# Data listing
File: src/rtl/csa_skip_block.sv
// One carry-skip block: BLK-bit ripple adder whose carry-out bypasses the
// ripple chain when every bit propagates.
module csa_skip_block #(
   parameter int unsigned BLK = 4
) (
   input  logic [BLK-1:0] a,
   input  logic [BLK-1:0] b,
   input  logic           cin,
   output logic [BLK-1:0] sum,
   output logic           cout
);

   logic [BLK:0]   rc;
   logic [BLK-1:0] prop;
   logic           p;

   assign prop = a ^ b;
   assign p    = &prop;

   always_comb begin
      sum   = '0;
      rc    = '0;
      rc[0] = cin;
      for (int i = 0; i < int'(BLK); i++) begin
         sum[i]  = prop[i] ^ rc[i];
         rc[i+1] = (a[i] & b[i]) | (rc[i] & prop[i]);
      end
   end

   assign cout = p ? cin : rc[BLK];

endmodule

File: src/rtl/csa_pipe_adder.sv
// Pipelined carry-skip adder/subtractor with valid/ready handshake on both sides.
// Define CSA_SKIP_STATS_EN to add the skip_cnt/stats_clr statistics ports.
module csa_pipe_adder
   import csa_pkg::*;
#(
   parameter int unsigned WIDTH          = 32,
   parameter int unsigned BLK            = 4,
   parameter int unsigned BLKS_PER_STAGE = 2
) (
   input  logic             clk,
   input  logic             rst,
   input  logic             in_valid,
   output logic             in_ready,
   input  logic [WIDTH-1:0] a,
   input  logic [WIDTH-1:0] b,
   input  logic             cin,
   input  logic             sub,
   output logic             out_valid,
   input  logic             out_ready,
   output logic [WIDTH-1:0] sum,
   output logic             cout,
   output logic             ovf
`ifdef CSA_SKIP_STATS_EN
   ,
   output logic [31:0]      skip_cnt,
   input  logic             stats_clr
`endif
);

   localparam int unsigned LAT = csa_lat(WIDTH, BLK, BLKS_PER_STAGE);
   localparam int unsigned SW  = BLK * BLKS_PER_STAGE;
`ifdef CSA_SKIP_STATS_EN
   localparam int unsigned SKW = csa_skw(WIDTH, BLK);
`endif

   if (!csa_params_ok(WIDTH, BLK, BLKS_PER_STAGE)) begin : g_bad_params
      $error("csa_pipe_adder: WIDTH must be a multiple of BLK*BLKS_PER_STAGE and BLK >= 2");
   end

   logic             en;
   logic [WIDTH-1:0] b_eff;
   logic             c0;

   // Whole pipe advances together; it only stalls when a result is waiting.
   assign en       = out_ready | ~out_valid;
   assign in_ready = en;
   assign b_eff    = b ^ {WIDTH{sub}};
   assign c0       = cin ^ sub;

   for (genvar k = 0; k < int'(LAT); k++) begin : g_stg
      localparam int unsigned LO = k * SW;
      localparam int unsigned HI = LO + SW;

      // Unresolved operand bits entering this stage; bit 0 is stage bit LO.
      logic [WIDTH-LO-1:0]   a_in;
      logic [WIDTH-LO-1:0]   b_in;
      logic [SW-1:0]         a_s;
      logic [SW-1:0]         b_s;
      logic [SW-1:0]         sum_s;
      logic [HI-1:0]         sum_d;
      logic [BLKS_PER_STAGE:0] cy;
      logic                  vld_s;
      logic                  vld_q;
      logic                  cy_q;
      logic [HI-1:0]         sum_q;
`ifdef CSA_SKIP_STATS_EN
      logic [SKW-1:0]        skc_in;
      logic [SKW-1:0]        skc_d;
      logic [SKW-1:0]        skc_q;
`endif

      if (k == 0) begin : g_first
         assign a_in  = a;
         assign b_in  = b_eff;
         assign cy[0] = c0;
         assign vld_s = in_valid;
         assign sum_d = sum_s;
`ifdef CSA_SKIP_STATS_EN
         assign skc_in = '0;
`endif
      end else begin : g_next
         assign a_in  = g_stg[k-1].g_up.a_up_q;
         assign b_in  = g_stg[k-1].g_up.b_up_q;
         assign cy[0] = g_stg[k-1].cy_q;
         assign vld_s = g_stg[k-1].vld_q;
         assign sum_d = {sum_s, g_stg[k-1].sum_q};
`ifdef CSA_SKIP_STATS_EN
         assign skc_in = g_stg[k-1].skc_q;
`endif
      end

      assign a_s = a_in[SW-1:0];
      assign b_s = b_in[SW-1:0];

      for (genvar j = 0; j < int'(BLKS_PER_STAGE); j++) begin : g_blk
         csa_skip_block #(
            .BLK(BLK)
         ) u_blk (
            .a   (a_s[j*BLK +: BLK]),
            .b   (b_s[j*BLK +: BLK]),
            .cin (cy[j]),
            .sum (sum_s[j*BLK +: BLK]),
            .cout(cy[j+1])
         );
      end

      always_ff @(posedge clk) begin
         if (rst) begin
            vld_q <= 1'b0;
            cy_q  <= 1'b0;
            sum_q <= '0;
         end else if (en) begin
            vld_q <= vld_s;
            cy_q  <= cy[BLKS_PER_STAGE];
            sum_q <= sum_d;
         end
      end

      // Upper operand bits skew forward to the stage that resolves them.
      if (k < int'(LAT) - 1) begin : g_up
         logic [WIDTH-HI-1:0] a_up_q;
         logic [WIDTH-HI-1:0] b_up_q;

         always_ff @(posedge clk) begin
            if (rst) begin
               a_up_q <= '0;
               b_up_q <= '0;
            end else if (en) begin
               a_up_q <= a_in[WIDTH-LO-1:SW];
               b_up_q <= b_in[WIDTH-LO-1:SW];
            end
         end
      end else begin : g_last
         logic c_msb;
         logic ovf_q;

         // Carry into the MSB recovered from the MSB sum bit.
         assign c_msb = sum_s[SW-1] ^ a_s[SW-1] ^ b_s[SW-1];

         always_ff @(posedge clk) begin
            if (rst) begin
               ovf_q <= 1'b0;
            end else if (en) begin
               ovf_q <= c_msb ^ cy[BLKS_PER_STAGE];
            end
         end
      end

`ifdef CSA_SKIP_STATS_EN
      always_comb begin
         skc_d = skc_in;
         for (int j = 0; j < int'(BLKS_PER_STAGE); j++) begin
            skc_d = skc_d + SKW'(&(a_s[j*BLK +: BLK] ^ b_s[j*BLK +: BLK]));
         end
      end

      always_ff @(posedge clk) begin
         if (rst) begin
            skc_q <= '0;
         end else if (en) begin
            skc_q <= skc_d;
         end
      end
`endif
   end

   assign out_valid = g_stg[LAT-1].vld_q;
   assign sum       = g_stg[LAT-1].sum_q;
   assign cout      = g_stg[LAT-1].cy_q;
   assign ovf       = g_stg[LAT-1].g_last.ovf_q;

`ifdef CSA_SKIP_STATS_EN
   logic [32:0] skip_sum;

   assign skip_sum = 33'(skip_cnt) + 33'(g_stg[LAT-1].skc_q);

   // Saturating accumulate on each handed-off result; clear wins over increment.
   always_ff @(posedge clk) begin
      if (rst || stats_clr) begin
         skip_cnt <= '0;
      end else if (out_valid && out_ready) begin
         skip_cnt <= skip_sum[32] ? 32'hFFFF_FFFF : skip_sum[31:0];
      end
   end
`endif

endmodule

File: config.mk
export PLATFORM = sky130hd
export DESIGN_NAME = csa_pipe_adder
export DESIGN_NICKNAME = d
export VERILOG_FILES = /design/src/rtl/csa_pkg.sv /design/src/rtl/csa_skip_block.sv /design/src/rtl/csa_pipe_adder.sv
export SDC_FILE = /design/constraint.sdc
export NUM_CORES = 1
export LEC_CHECK = 0
export CAP_MARGIN = 20
export CORE_ASPECT_RATIO = 0.75
export CORE_MARGIN = 2
export CORE_UTILIZATION = 35
export CTS_BUF_LIST = sky130_fd_sc_hd__clkbuf_2
export DETAILED_ROUTE_END_ITERATION = 6
export PLACE_DENSITY = 0.52
export SLEW_MARGIN = 0
export SYNTH_ARGS = -nofsm -noshare
export SYNTH_HDL_FRONTEND = slang
export SYNTH_HIERARCHICAL = 1
export SYNTH_SLANG_ARGS = --single-unit
File: constraint.sdc
create_clock -name clk -period 6.1 [get_ports clk]
set_input_delay 1.83 -clock clk [delete_from_list [all_inputs] [get_ports clk]]
set_output_delay 1.83 -clock clk [all_outputs]
set_load 0.005 [all_outputs]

# What you need to do
An exact, line-for-line copy is required: from the line containing "export DETAILED_ROUTE_END_ITERATION = 6" through the final line of the listing above, both included, with nothing else.

# Your solution
export DETAILED_ROUTE_END_ITERATION = 6
export PLACE_DENSITY = 0.52
export SLEW_MARGIN = 0
export SYNTH_ARGS = -nofsm -noshare
export SYNTH_HDL_FRONTEND = slang
export SYNTH_HIERARCHICAL = 1
export SYNTH_SLANG_ARGS = --single-unit
File: constraint.sdc
create_clock -name clk -period 6.1 [get_ports clk]
set_input_delay 1.83 -clock clk [delete_from_list [all_inputs] [get_ports clk]]
set_output_delay 1.83 -clock clk [all_outputs]
set_load 0.005 [all_outputs]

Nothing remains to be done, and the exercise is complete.